『鉄男』 人であり機械である

映画『鉄男』1989年 日本 監督・製作・脚本・編集・撮影・照明・美術・特撮:出演:塚本晋也 出演:田口トモロヲ 藤原京 叶岡伸 六平直政 石橋蓮司 上映時間67分 モノクロ
2020年5月4日(月)鑑賞

(注意!)ネタバレあり。

初見。例によって予備知識なく観たのだが、ストーリーがよくわからない。
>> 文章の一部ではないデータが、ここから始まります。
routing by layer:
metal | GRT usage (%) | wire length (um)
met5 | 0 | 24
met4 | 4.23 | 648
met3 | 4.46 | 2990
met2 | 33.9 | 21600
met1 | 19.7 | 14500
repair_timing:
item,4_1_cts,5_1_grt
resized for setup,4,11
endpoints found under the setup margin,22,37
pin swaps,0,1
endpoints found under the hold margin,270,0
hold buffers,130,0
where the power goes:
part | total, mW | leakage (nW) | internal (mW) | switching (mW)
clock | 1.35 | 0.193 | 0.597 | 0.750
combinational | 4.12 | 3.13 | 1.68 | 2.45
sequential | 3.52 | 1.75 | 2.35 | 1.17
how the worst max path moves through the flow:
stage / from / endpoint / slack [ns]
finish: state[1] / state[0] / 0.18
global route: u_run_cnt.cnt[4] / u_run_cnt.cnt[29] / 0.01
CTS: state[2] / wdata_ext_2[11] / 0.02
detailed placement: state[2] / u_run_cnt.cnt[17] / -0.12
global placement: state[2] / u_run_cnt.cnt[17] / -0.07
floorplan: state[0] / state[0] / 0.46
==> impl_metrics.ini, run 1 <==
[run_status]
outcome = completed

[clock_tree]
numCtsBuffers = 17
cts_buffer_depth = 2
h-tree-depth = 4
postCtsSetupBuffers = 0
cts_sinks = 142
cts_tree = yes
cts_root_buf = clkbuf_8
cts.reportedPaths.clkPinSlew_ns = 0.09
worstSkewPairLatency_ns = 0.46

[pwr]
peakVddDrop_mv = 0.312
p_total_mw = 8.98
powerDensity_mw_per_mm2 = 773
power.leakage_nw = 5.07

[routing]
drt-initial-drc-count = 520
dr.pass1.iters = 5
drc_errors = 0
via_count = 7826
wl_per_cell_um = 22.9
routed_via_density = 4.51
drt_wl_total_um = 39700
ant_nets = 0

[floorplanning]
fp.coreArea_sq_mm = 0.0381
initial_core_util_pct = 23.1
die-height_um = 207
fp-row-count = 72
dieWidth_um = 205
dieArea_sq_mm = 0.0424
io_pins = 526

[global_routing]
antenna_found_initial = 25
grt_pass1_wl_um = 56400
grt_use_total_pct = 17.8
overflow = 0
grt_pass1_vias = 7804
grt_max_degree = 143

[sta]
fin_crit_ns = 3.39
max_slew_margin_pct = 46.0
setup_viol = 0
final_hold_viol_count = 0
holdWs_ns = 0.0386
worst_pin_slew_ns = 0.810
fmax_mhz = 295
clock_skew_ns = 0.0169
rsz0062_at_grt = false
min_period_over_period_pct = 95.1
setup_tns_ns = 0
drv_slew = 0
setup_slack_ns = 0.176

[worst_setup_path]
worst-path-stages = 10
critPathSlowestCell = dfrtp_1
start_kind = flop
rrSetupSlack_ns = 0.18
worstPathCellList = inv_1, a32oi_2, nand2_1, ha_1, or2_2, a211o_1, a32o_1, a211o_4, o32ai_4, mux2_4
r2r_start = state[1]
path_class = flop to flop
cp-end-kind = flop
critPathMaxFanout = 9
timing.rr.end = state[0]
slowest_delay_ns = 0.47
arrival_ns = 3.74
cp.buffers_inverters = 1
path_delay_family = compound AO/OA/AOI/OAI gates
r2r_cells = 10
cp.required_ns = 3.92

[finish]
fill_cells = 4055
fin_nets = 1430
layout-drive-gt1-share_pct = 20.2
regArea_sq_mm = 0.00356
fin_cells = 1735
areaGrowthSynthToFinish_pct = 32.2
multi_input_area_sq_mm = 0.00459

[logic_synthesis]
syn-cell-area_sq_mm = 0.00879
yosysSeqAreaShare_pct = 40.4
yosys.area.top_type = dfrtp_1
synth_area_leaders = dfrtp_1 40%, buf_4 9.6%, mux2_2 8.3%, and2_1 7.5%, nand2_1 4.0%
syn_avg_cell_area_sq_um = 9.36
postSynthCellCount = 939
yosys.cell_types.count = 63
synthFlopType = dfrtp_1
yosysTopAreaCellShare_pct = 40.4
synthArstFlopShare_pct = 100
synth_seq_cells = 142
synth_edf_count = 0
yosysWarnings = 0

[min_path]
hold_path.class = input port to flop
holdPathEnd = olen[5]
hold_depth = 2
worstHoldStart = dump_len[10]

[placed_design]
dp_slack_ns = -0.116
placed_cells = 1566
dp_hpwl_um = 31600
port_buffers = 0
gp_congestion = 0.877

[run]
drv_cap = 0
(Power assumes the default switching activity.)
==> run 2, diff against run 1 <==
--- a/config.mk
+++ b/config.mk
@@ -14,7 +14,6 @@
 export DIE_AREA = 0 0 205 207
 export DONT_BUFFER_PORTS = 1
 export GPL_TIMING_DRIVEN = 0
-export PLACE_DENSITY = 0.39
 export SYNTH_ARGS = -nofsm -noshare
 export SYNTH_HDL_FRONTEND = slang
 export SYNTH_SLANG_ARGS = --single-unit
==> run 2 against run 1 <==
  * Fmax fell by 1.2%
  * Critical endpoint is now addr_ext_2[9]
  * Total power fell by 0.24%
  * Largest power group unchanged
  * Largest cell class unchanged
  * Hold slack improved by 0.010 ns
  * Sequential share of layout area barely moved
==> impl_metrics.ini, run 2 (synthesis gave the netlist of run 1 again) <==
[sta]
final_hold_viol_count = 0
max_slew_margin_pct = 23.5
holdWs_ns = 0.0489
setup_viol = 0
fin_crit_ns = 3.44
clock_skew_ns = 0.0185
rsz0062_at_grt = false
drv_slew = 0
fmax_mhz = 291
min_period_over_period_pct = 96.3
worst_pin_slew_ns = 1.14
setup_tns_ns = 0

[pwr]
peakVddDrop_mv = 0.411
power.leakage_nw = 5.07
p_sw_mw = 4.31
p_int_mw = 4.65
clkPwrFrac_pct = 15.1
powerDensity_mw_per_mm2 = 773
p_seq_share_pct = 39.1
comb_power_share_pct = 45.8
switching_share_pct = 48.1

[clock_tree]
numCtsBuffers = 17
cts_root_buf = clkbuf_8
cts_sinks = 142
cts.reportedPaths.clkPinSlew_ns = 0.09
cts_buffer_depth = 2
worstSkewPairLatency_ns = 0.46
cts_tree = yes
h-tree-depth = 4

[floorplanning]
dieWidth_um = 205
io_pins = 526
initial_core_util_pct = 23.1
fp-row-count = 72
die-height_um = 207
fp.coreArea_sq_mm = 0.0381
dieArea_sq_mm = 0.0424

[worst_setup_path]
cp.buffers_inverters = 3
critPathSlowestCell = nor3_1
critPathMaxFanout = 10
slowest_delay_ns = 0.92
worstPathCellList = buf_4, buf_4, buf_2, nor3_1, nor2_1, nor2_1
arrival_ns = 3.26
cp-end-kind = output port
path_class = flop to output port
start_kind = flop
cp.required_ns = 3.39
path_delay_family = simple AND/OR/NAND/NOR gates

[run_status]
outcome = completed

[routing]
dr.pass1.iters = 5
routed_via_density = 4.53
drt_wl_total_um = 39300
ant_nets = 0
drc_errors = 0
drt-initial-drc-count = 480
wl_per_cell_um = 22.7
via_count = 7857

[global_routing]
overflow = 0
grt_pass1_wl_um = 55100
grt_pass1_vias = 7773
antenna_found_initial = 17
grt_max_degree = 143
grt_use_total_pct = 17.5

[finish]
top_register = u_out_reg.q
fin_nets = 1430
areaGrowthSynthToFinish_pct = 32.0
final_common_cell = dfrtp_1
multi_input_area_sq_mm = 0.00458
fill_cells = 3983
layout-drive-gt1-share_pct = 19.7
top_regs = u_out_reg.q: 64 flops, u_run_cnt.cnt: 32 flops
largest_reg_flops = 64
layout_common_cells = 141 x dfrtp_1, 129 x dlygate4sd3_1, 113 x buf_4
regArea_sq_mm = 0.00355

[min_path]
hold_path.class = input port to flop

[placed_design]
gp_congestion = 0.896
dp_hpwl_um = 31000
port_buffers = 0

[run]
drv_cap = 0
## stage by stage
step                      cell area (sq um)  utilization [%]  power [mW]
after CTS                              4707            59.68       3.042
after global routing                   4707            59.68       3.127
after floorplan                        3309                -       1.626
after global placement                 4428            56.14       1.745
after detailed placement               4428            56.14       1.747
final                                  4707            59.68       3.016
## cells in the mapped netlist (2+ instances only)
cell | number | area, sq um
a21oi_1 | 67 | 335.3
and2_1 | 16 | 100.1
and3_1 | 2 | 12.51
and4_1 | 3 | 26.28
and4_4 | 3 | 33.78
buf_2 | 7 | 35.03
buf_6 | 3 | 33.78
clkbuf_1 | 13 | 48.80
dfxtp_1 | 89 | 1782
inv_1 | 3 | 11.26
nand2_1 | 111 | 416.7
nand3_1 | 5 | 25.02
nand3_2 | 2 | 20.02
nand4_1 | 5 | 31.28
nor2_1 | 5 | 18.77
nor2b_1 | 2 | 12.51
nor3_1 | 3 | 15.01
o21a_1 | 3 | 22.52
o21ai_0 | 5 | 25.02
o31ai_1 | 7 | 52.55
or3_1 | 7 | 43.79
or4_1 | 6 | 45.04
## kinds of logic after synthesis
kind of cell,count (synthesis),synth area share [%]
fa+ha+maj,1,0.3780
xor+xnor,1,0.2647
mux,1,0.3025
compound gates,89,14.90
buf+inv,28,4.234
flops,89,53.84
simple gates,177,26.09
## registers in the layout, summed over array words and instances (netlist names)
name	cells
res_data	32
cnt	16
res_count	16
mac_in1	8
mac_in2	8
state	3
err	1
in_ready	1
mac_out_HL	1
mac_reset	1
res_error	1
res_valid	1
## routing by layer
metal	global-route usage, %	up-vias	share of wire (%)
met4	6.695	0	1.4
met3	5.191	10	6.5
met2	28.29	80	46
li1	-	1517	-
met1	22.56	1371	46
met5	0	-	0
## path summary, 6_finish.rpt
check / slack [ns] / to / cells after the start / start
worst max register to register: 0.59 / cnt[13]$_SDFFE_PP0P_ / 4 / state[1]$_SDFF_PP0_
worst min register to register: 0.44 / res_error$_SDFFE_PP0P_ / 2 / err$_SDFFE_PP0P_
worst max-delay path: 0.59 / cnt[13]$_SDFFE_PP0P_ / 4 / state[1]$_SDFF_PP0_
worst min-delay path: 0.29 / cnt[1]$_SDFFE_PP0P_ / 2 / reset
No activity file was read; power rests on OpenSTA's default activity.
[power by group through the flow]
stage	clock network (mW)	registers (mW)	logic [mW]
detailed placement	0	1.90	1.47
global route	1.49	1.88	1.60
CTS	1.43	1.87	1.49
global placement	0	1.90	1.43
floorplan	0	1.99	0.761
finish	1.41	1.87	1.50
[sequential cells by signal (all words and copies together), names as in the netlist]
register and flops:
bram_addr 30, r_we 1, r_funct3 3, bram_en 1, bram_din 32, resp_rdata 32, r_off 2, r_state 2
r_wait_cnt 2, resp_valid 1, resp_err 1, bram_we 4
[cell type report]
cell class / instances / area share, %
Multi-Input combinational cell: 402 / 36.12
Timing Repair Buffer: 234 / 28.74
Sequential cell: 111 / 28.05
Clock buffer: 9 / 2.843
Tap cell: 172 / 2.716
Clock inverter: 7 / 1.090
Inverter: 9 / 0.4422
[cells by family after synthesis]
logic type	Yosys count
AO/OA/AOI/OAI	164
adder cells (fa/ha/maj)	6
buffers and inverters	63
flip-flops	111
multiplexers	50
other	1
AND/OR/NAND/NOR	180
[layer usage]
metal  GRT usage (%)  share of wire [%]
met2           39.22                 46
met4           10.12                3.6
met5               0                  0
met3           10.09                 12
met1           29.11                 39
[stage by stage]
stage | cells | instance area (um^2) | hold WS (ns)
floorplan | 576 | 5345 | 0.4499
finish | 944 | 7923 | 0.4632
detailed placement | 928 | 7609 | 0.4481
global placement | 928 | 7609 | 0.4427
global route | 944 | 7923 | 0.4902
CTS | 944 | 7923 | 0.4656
--- src/rtl/icc_branch_unit.sv ---
// Integer condition-code register and Bicc branch resolver.
// Holds {N,Z,V,C}, evaluates Bicc conditions and sequences the delay-slot annul.
module icc_branch_unit #(
    parameter bit         BYPASS_EN = 1'b1,
    parameter logic [3:0] ICC_RESET = 4'b0000
) (
    input  logic       Clk,
    input  logic       Reset_N,
    input  logic       ALU_N,
    input  logic       ALU_Z,
    input  logic       ALU_V,
    input  logic       ALU_C,
    input  logic [5:0] Opcode,
    input  logic       Exec_Valid,
    input  logic       Wr_Icc,
    input  logic [3:0] Wr_Icc_Data,
    input  logic       Branch_Valid,
    input  logic [3:0] Branch_Cond,
    input  logic       Branch_Annul,
    output logic       C_In,
    output logic [3:0] Icc,
    output logic       Branch_Stall,
    output logic       Branch_Taken,
    output logic       Annul_Slot,
    output logic       Dcti_Err
);

    typedef enum logic [1:0] {
        RUN,
        SLOT,
        ANNUL
    } state_t;

    state_t     state_q;
    state_t     state_d;
    logic [3:0] icc_q;
    logic [3:0] icc_d;
    logic [3:0] alu_flags;
    logic [3:0] ev_flags;
    logic       cc_wr;
    logic       in_run;
    logic       accept;
    logic       dcti;
    logic       base;
    logic       taken;
    logic       annul;
    logic       f_n;
    logic       f_z;
    logic       f_v;
    logic       f_c;
    logic       unused_opcode;

    assign unused_opcode = ^Opcode[3:0];

    assign alu_flags = {ALU_N, ALU_Z, ALU_V, ALU_C};
    assign cc_wr     = Exec_Valid & (Opcode[5:4] == 2'b01);
    assign ev_flags  = (BYPASS_EN && cc_wr) ? alu_flags : icc_q;
    assign {f_n, f_z, f_v, f_c} = ev_flags;

    // A delay slot in flight never stalls; a stray branch there is a DCTI.
    assign in_run       = (state_q == RUN);
    assign Branch_Stall = !BYPASS_EN && Branch_Valid && cc_wr && in_run;
    assign accept       = Branch_Valid && !Branch_Stall && in_run;
    assign dcti         = Branch_Valid && !in_run;

    always_comb begin
        base = 1'b0;
        unique case (Branch_Cond[2:0])
            3'b000: base = 1'b0;
            3'b001: base = f_z;
            3'b010: base = f_z | (f_n ^ f_v);
            3'b011: base = f_n ^ f_v;
            3'b100: base = f_c | f_z;
            3'b101: base = f_c;
            3'b110: base = f_n;
            3'b111: base = f_v;
            default: base = 1'b0;
        endcase
        taken = base ^ Branch_Cond[3];
    end

    assign annul = Branch_Annul & (!taken | (Branch_Cond == 4'b1000));

    always_comb begin
        icc_d = icc_q;
        if (cc_wr) begin
            icc_d = alu_flags;
        end else if (Wr_Icc) begin
            icc_d = Wr_Icc_Data;
        end
    end

    always_comb begin
        state_d = state_q;
        unique case (state_q)
            RUN: begin
                if (accept) begin
                    state_d = annul ? ANNUL : SLOT;
                end
            end
            SLOT:    state_d = RUN;
            ANNUL:   state_d = RUN;
            default: state_d = RUN;
        endcase
    end

    always_ff @(posedge Clk or negedge Reset_N) begin
        if (!Reset_N) begin
            icc_q        <= ICC_RESET;
            state_q      <= RUN;
            Branch_Taken <= 1'b0;
            Annul_Slot   <= 1'b0;
            Dcti_Err     <= 1'b0;
        end else begin
            icc_q        <= icc_d;
            state_q      <= state_d;
            Branch_Taken <= accept & taken;
            Annul_Slot   <= accept & annul;
            Dcti_Err     <= dcti;
        end
    end

    assign Icc  = icc_q;
    assign C_In = icc_q[0];

endmodule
田口トモロヲ演じる主人公らしき男がどういうわけか機械化していく話なのかと思うが、塚本晋也監督自ら演じる男の存在がよく分からなかった。田口トモロヲと塚本晋也が同じ男なんじゃないかと途中まで思っていたくらい。突然襲って来る眼鏡の女も意味不明だし、田口トモロヲの恋人らしき女(藤原京)もよくわからない。状況を説明するセリフが皆無で何が何やらサッパリ。ラストくらいか、突然説明的セリフになるのは。
観終わった後で、Wikipediaを検索して「なるほど、こういう話だったのか」とぼんやりと知ることができたが、でもそれで納得できたわけではない。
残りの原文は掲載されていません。